Over 100 interviews of prospective customers have led us at Cilk Arts to identify three key evaluation criteria on which customers refuse to compromise. We call them the "multicore-software triad":

  • Development time: Any solution must offer programmer productivity. Dramatic restructuring of massive codebases to enable parallelism is out of the question. In addition, organizations must be able to train or acquire developers with the skill sets necessary to multithread.
  • Application performance: The ostensible reason for multicore-enabling an application in the first place. In particular, good response time is a priority for human users. Moreover, as the number of processing cores per chip increases in accordance with Moore's Law, companies cannot afford to tailor their applications to the specific number of cores provided by each processor generation. Their programs must scale.
  • Software reliability. In a word, races. Software with races can behave nondeterministically depending on how concurrent tasks are scheduled. These pernicious bugs are extremely hard to find by testing.

Although concurrency platforms have advantages over DIY multithreading with respect to application performance and software reliability, to a large extent, it boils down to the third leg of the triad—development time.

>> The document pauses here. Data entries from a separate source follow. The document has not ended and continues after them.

Source: an optimization exercise on an open RTL-to-GDS flow (aim: small area, a short achievable clock period and few clock cycles per item). Production flows keep margins and buffers that such runs may drop.
Only simulation tests tie the RTL to the original design; equivalence was not proved.
Power is estimated from default activity; no workload was simulated.

Setup of run H:
Design polyline_proximity_warning_core, start of the top module:
module polyline_proximity_warning_core (
  input  logic        clk,
  input  logic        rst_n,
  input  logic        in_tvalid,
  output logic        in_tready,
  input  logic [55:0] in_tdata,    
  input  logic [1:0]  in_tuser,    
  output logic        out_tvalid,
  input  logic        out_tready,
  output logic [31:0] out_tdata,   
  input  logic        cfg_we,
  input  logic [1:0]  cfg_index,
  input  logic [22:0] cfg_wdata
);
Settings: LEC_CHECK=0, CAP_MARGIN=20, CORE_MARGIN=2, CORE_UTILIZATION=40, SLEW_MARGIN=20; clock period 11.0 ns.
run.sh (not shown) runs the stock make flow with config.mk's settings and CLKGATE_MAP_FILE= SYNTH_SCRIPT=/design/flow/synth_recipe.tcl, a recipe that flattens the netlist after the stock synthesis.
Run H: done, clean on timing, DRC and antenna
Testbench counts of run H, summed over its fixed seeds: cycles 39,708, queries 640.
Modified inputs, run C compared to run H
--- a/flow/config.mk
+++ b/flow/config.mk
@@ -6,6 +6,8 @@
 export NUM_CORES = 8
 export LEC_CHECK = 0
+export ABC_CLOCK_PERIOD_IN_PS = 5000
 export CAP_MARGIN = 20
 export CORE_MARGIN = 2
 export CORE_UTILIZATION = 40
+export SETUP_SLACK_MARGIN = 5
 export SLEW_MARGIN = 20
Notes after the runs:
- The number of gates resized after CTS of run C is higher than that of run H.
- Run C: layout overhead on the synthesized area 10 points above run H
- Lower routed wire length was reported by run H, not run C.
- Relative to run H, run C degrades routed via count.
- Going from run H to run C, number of clock buffers in the layout up 13; final cell count +990; timing-limited maximum frequency has increased.
- What run C reported for count of cell instances traversed by the critical path has to be multiplied by 1.08 to get the figure for run H.

========
Another version of the RTL of polyline_proximity_warning_core (not shown whole).
Size in the first run: roughly 5000 flip-flops, roughly 120 I/O pins, ~220000 um2 of cells after synthesis.
==> flow/design.v (excerpt) <==
module polyline_proximity_warning_core (
  input  logic        clk,
  input  logic        rst_n,
  input  logic        in_tvalid,
  output logic        in_tready,
  input  logic [55:0] in_tdata,    
  input  logic [1:0]  in_tuser,    
  output logic        out_tvalid,
  input  logic        out_tready,
  output logic [31:0] out_tdata,   
  input  logic        cfg_we,
  input  logic [1:0]  cfg_index,
  input  logic [22:0] cfg_wdata
);
  localparam int Lanes = 2;
  localparam int SC    = 6;                    
  localparam int NP    = ppw_pkg::MaxPoints;
  localparam int SL    = NP / Lanes;           
  localparam int CW    = ppw_pkg::CoordW;
  localparam int QW    = CW - SC;              
  localparam int VW    = ppw_pkg::VtxW;
  localparam int IW    = ppw_pkg::IdxW;
  localparam int GW    = QW;                   
  localparam int KW    = GW + IW;              
  localparam int UW    = QW + 1;               
  localparam int DW    = ppw_pkg::DistW;
  logic [ppw_pkg::PointsW-1:0] points_r;
  logic [DW-1:0]               warn_r, shoot_r;
  logic [ppw_pkg::StepW-1:0]   step_r;
  logic [IW:0]                 n_cur;
  always_ff @(posedge clk) begin
    if (!rst_n) begin
      points_r <= ppw_pkg::PointsW'(38);
      warn_r   <= DW'(9600);
      shoot_r  <= DW'(5200);
      step_r   <= ppw_pkg::StepW'(440);
    end else if (cfg_we) begin
      case (cfg_index)
        2'd0: points_r <= cfg_wdata[ppw_pkg::PointsW-1:0];
        2'd1: warn_r   <= cfg_wdata;
        2'd2: shoot_r  <= cfg_wdata;
        2'd3: step_r   <= cfg_wdata[ppw_pkg::StepW-1:0];
        default: ;
      endcase
    end
  end
  assign n_cur = (points_r > ppw_pkg::PointsW'(NP)) ? (IW+1)'(NP) : (IW+1)'(points_r);
  logic                 mem_busy, wr_pend, wr_fire, wr_req;
  logic [IW-1:0]        head;
  ...
export LEC_CHECK = 0
export ABC_CLOCK_PERIOD_IN_PS = 4000
export CAP_MARGIN = 20
export CORE_MARGIN = 2
export CORE_UTILIZATION = 40
export SETUP_SLACK_MARGIN = 5
export SLEW_MARGIN = 20
create_clock -name core_clock -period 11.0 [get_ports {clk}]
Testbench counts at the start, summed over its fixed seeds: cycles 40,818, queries 640.
Change:
Settings changed: ABC_CLOCK_PERIOD_IN_PS 4000 to 3000.
The new run completed without violations; clock-buffer cell count stays the same; setup slack is unchanged; clock power hardly moves; final cell count is unchanged; flip-flop and latch count stays the same.

========
Setup of oak:
polyline_proximity_warning_core, a different RTL version from the one above (not shown whole).
For scale: roughly 27,000 cells after synthesis, about 5,400 flip-flops, ~120 I/O pins, ~0.25 mm^2 of cells after synthesis.
clock: 11.0 ns
lec_check: 0
abc_area: 1
cap_margin: 20
core_margin: 2
core_utilization: 40
setup_slack_margin: 5
slew_margin: 20
Testbench counts of oak, summed over its fixed seeds: cycles 28,061, queries 640.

Let's start with performance. DIY multithreading may seem convenient if you can functionally decompose your application in a natural way—for example, into a user-interface thread, a compute thread, a render thread, and so on. This approach does not scale, however, because most applications contain only a few functional components suitable for implementation as separate threads. Moreover, if the threads' computational needs vary, you may find that you're significantly underutilizing processor cores. Even if you can break your application into many tasks, implementing each task as a thread may be impractical due to the large overheads for creating, switching, and synchronizing threads. One alternative is to write a scheduler to balance load across the processing cores, but that's tantamount to implementing your own concurrency platform—a big hit on development time. In contrast, concurrency platforms allow you to express the parallelism in your application, and they take the responsibility of automatically managing tasks, load balancing, and synchronizing.

DIY multithreaded applications are notoriously unreliable due to race conditions. A race occurs when concurrent threads access a shared-memory location and at least one of the threads stores a value into the location. Depending on how instructions are scheduled, the software may behave differently. DIY multithreading involves writing race-prone protocols for communication and synchronization, and regression testing is generally ineffective at detecting races. The alternative is manual code inspections that can dramatically increase development time. In contrast, concurrency platforms provide structured communication among logically parallel tasks, allowing programmers to avoid direct programming of protocols. Where protocols are necessary, some concurrency platforms offer race-detection tools. Although some such tools exist for DIY multithreading, they tend to offer less code coverage and run far more slowly than tools provided by concurrency platforms, adversely impacting guess what? Developer time.

Parallel programming has earned a reputation for being difficult, and a good deal of that credit owes itself to applications written without a concurrency platform. So, if you don't mind that your multicore software is a mess, if you don't mind giving corner offices to the few engineers who have at least some clue as to what's going on, if you don't mind the occasional segment fault when your software is in the field, then DIY multithreading might be for you. But, if that prospect sounds at least mildly unpleasant, check out one of the concurrency platforms mentioned above.